Stored data:
☆ ☆ ☆ ☆

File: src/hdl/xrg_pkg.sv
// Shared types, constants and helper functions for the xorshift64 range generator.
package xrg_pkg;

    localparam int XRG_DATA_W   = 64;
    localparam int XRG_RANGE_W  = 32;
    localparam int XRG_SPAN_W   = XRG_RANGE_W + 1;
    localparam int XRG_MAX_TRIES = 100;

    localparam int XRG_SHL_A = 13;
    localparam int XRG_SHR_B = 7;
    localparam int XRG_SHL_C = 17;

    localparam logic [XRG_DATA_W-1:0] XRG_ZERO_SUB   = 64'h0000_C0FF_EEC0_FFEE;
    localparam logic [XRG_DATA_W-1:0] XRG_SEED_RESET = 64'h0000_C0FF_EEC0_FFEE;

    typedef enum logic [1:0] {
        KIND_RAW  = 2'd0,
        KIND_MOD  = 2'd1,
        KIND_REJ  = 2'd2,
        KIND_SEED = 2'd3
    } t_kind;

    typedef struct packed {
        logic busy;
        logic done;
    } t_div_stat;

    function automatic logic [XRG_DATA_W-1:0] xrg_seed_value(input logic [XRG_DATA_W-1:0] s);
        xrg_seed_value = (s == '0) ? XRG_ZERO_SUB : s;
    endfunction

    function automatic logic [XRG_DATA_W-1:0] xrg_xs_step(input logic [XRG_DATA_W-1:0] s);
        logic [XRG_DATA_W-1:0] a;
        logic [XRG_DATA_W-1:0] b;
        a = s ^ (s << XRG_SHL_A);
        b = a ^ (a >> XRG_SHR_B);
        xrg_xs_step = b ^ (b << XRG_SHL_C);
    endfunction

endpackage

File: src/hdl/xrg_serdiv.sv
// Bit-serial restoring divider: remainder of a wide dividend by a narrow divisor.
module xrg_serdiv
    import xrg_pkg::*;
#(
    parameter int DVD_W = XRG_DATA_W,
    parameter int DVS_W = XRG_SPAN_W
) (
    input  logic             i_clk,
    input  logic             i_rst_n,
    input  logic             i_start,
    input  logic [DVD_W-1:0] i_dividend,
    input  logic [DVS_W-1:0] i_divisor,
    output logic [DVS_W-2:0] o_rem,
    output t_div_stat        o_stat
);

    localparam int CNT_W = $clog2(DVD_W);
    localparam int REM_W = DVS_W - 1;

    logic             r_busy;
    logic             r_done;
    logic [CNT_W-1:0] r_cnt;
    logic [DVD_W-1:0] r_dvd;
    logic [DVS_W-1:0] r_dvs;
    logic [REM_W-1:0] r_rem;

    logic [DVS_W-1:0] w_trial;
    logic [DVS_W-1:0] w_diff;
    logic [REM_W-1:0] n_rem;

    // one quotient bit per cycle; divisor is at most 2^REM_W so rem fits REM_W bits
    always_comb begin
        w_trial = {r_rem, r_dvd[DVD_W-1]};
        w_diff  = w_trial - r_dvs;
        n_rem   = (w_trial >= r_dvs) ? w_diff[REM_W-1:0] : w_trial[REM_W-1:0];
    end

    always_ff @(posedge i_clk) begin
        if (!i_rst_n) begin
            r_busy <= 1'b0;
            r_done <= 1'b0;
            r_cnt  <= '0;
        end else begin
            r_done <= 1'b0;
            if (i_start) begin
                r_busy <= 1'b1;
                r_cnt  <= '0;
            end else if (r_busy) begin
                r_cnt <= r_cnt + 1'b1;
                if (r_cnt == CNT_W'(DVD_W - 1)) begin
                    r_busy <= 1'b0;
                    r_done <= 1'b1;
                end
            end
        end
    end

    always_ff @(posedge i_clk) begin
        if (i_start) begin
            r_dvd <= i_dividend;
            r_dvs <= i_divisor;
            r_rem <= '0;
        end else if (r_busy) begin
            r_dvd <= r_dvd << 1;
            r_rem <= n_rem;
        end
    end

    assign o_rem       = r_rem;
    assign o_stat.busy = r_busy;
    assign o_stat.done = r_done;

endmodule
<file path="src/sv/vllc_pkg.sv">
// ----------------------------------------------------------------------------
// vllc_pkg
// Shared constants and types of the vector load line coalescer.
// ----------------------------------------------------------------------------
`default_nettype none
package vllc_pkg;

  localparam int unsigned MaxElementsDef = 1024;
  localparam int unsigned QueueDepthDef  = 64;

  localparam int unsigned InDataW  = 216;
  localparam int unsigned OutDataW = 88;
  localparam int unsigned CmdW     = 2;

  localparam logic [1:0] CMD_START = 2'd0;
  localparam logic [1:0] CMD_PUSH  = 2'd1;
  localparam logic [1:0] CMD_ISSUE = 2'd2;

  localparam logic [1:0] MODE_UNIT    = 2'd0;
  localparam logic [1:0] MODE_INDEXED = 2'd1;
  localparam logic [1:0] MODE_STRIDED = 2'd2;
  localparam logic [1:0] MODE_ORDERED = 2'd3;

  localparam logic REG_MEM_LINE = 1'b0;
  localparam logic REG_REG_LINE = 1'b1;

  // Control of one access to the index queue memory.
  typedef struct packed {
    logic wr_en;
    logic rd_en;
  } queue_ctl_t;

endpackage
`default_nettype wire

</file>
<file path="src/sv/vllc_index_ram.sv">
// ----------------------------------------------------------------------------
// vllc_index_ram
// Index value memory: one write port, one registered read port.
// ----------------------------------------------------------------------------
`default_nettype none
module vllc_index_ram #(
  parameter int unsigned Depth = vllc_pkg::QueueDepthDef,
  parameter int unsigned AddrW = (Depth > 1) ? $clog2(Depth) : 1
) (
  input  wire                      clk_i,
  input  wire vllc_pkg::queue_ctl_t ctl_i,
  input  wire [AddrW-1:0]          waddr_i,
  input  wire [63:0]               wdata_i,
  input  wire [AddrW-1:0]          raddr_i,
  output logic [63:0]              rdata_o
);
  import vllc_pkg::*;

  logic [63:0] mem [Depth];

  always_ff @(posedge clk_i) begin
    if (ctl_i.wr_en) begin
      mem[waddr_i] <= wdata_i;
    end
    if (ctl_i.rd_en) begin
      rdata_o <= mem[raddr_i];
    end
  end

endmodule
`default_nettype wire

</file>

☆ ☆ ☆ ☆

Please return every line of the data, unaltered.

Your response
File: src/hdl/xrg_pkg.sv
// Shared types, constants and helper functions for the xorshift64 range generator.
package xrg_pkg;

    localparam int XRG_DATA_W   = 64;
    localparam int XRG_RANGE_W  = 32;
    localparam int XRG_SPAN_W   = XRG_RANGE_W + 1;
    localparam int XRG_MAX_TRIES = 100;

    localparam int XRG_SHL_A = 13;
    localparam int XRG_SHR_B = 7;
    localparam int XRG_SHL_C = 17;

    localparam logic [XRG_DATA_W-1:0] XRG_ZERO_SUB   = 64'h0000_C0FF_EEC0_FFEE;
    localparam logic [XRG_DATA_W-1:0] XRG_SEED_RESET = 64'h0000_C0FF_EEC0_FFEE;

    typedef enum logic [1:0] {
        KIND_RAW  = 2'd0,
        KIND_MOD  = 2'd1,
        KIND_REJ  = 2'd2,
        KIND_SEED = 2'd3
    } t_kind;

    typedef struct packed {
        logic busy;
        logic done;
    } t_div_stat;

    function automatic logic [XRG_DATA_W-1:0] xrg_seed_value(input logic [XRG_DATA_W-1:0] s);
        xrg_seed_value = (s == '0) ? XRG_ZERO_SUB : s;
    endfunction

    function automatic logic [XRG_DATA_W-1:0] xrg_xs_step(input logic [XRG_DATA_W-1:0] s);
        logic [XRG_DATA_W-1:0] a;
        logic [XRG_DATA_W-1:0] b;
        a = s ^ (s << XRG_SHL_A);
        b = a ^ (a >> XRG_SHR_B);
        xrg_xs_step = b ^ (b << XRG_SHL_C);
    endfunction

endpackage

File: src/hdl/xrg_serdiv.sv
// Bit-serial restoring divider: remainder of a wide dividend by a narrow divisor.
module xrg_serdiv
    import xrg_pkg::*;
#(
    parameter int DVD_W = XRG_DATA_W,
    parameter int DVS_W = XRG_SPAN_W
) (
    input  logic             i_clk,
    input  logic             i_rst_n,
    input  logic             i_start,
    input  logic [DVD_W-1:0] i_dividend,
    input  logic [DVS_W-1:0] i_divisor,
    output logic [DVS_W-2:0] o_rem,
    output t_div_stat        o_stat
);

    localparam int CNT_W = $clog2(DVD_W);
    localparam int REM_W = DVS_W - 1;

    logic             r_busy;
    logic             r_done;
    logic [CNT_W-1:0] r_cnt;
    logic [DVD_W-1:0] r_dvd;
    logic [DVS_W-1:0] r_dvs;
    logic [REM_W-1:0] r_rem;

    logic [DVS_W-1:0] w_trial;
    logic [DVS_W-1:0] w_diff;
    logic [REM_W-1:0] n_rem;

    // one quotient bit per cycle; divisor is at most 2^REM_W so rem fits REM_W bits
    always_comb begin
        w_trial = {r_rem, r_dvd[DVD_W-1]};
        w_diff  = w_trial - r_dvs;
        n_rem   = (w_trial >= r_dvs) ? w_diff[REM_W-1:0] : w_trial[REM_W-1:0];
    end

    always_ff @(posedge i_clk) begin
        if (!i_rst_n) begin
            r_busy <= 1'b0;
            r_done <= 1'b0;
            r_cnt  <= '0;
        end else begin
            r_done <= 1'b0;
            if (i_start) begin
                r_busy <= 1'b1;
                r_cnt  <= '0;
            end else if (r_busy) begin
                r_cnt <= r_cnt + 1'b1;
                if (r_cnt == CNT_W'(DVD_W - 1)) begin
                    r_busy <= 1'b0;
                    r_done <= 1'b1;
                end
            end
        end
    end

    always_ff @(posedge i_clk) begin
        if (i_start) begin
            r_dvd <= i_dividend;
            r_dvs <= i_divisor;
            r_rem <= '0;
        end else if (r_busy) begin
            r_dvd <= r_dvd << 1;
            r_rem <= n_rem;
        end
    end

    assign o_rem       = r_rem;
    assign o_stat.busy = r_busy;
    assign o_stat.done = r_done;

endmodule
<file path="src/sv/vllc_pkg.sv">
// ----------------------------------------------------------------------------
// vllc_pkg
// Shared constants and types of the vector load line coalescer.
// ----------------------------------------------------------------------------
`default_nettype none
package vllc_pkg;

  localparam int unsigned MaxElementsDef = 1024;
  localparam int unsigned QueueDepthDef  = 64;

  localparam int unsigned InDataW  = 216;
  localparam int unsigned OutDataW = 88;
  localparam int unsigned CmdW     = 2;

  localparam logic [1:0] CMD_START = 2'd0;
  localparam logic [1:0] CMD_PUSH  = 2'd1;
  localparam logic [1:0] CMD_ISSUE = 2'd2;

  localparam logic [1:0] MODE_UNIT    = 2'd0;
  localparam logic [1:0] MODE_INDEXED = 2'd1;
  localparam logic [1:0] MODE_STRIDED = 2'd2;
  localparam logic [1:0] MODE_ORDERED = 2'd3;

  localparam logic REG_MEM_LINE = 1'b0;
  localparam logic REG_REG_LINE = 1'b1;

  // Control of one access to the index queue memory.
  typedef struct packed {
    logic wr_en;
    logic rd_en;
  } queue_ctl_t;

endpackage
`default_nettype wire

</file>
<file path="src/sv/vllc_index_ram.sv">
// ----------------------------------------------------------------------------
// vllc_index_ram
// Index value memory: one write port, one registered read port.
// ----------------------------------------------------------------------------
`default_nettype none
module vllc_index_ram #(
  parameter int unsigned Depth = vllc_pkg::QueueDepthDef,
  parameter int unsigned AddrW = (Depth > 1) ? $clog2(Depth) : 1
) (
  input  wire                      clk_i,
  input  wire vllc_pkg::queue_ctl_t ctl_i,
  input  wire [AddrW-1:0]          waddr_i,
  input  wire [63:0]               wdata_i,
  input  wire [AddrW-1:0]          raddr_i,
  output logic [63:0]              rdata_o
);
  import vllc_pkg::*;

  logic [63:0] mem [Depth];

  always_ff @(posedge clk_i) begin
    if (ctl_i.wr_en) begin
      mem[waddr_i] <= wdata_i;
    end
    if (ctl_i.rd_en) begin
      rdata_o <= mem[raddr_i];
    end
  end

endmodule
`default_nettype wire

</file>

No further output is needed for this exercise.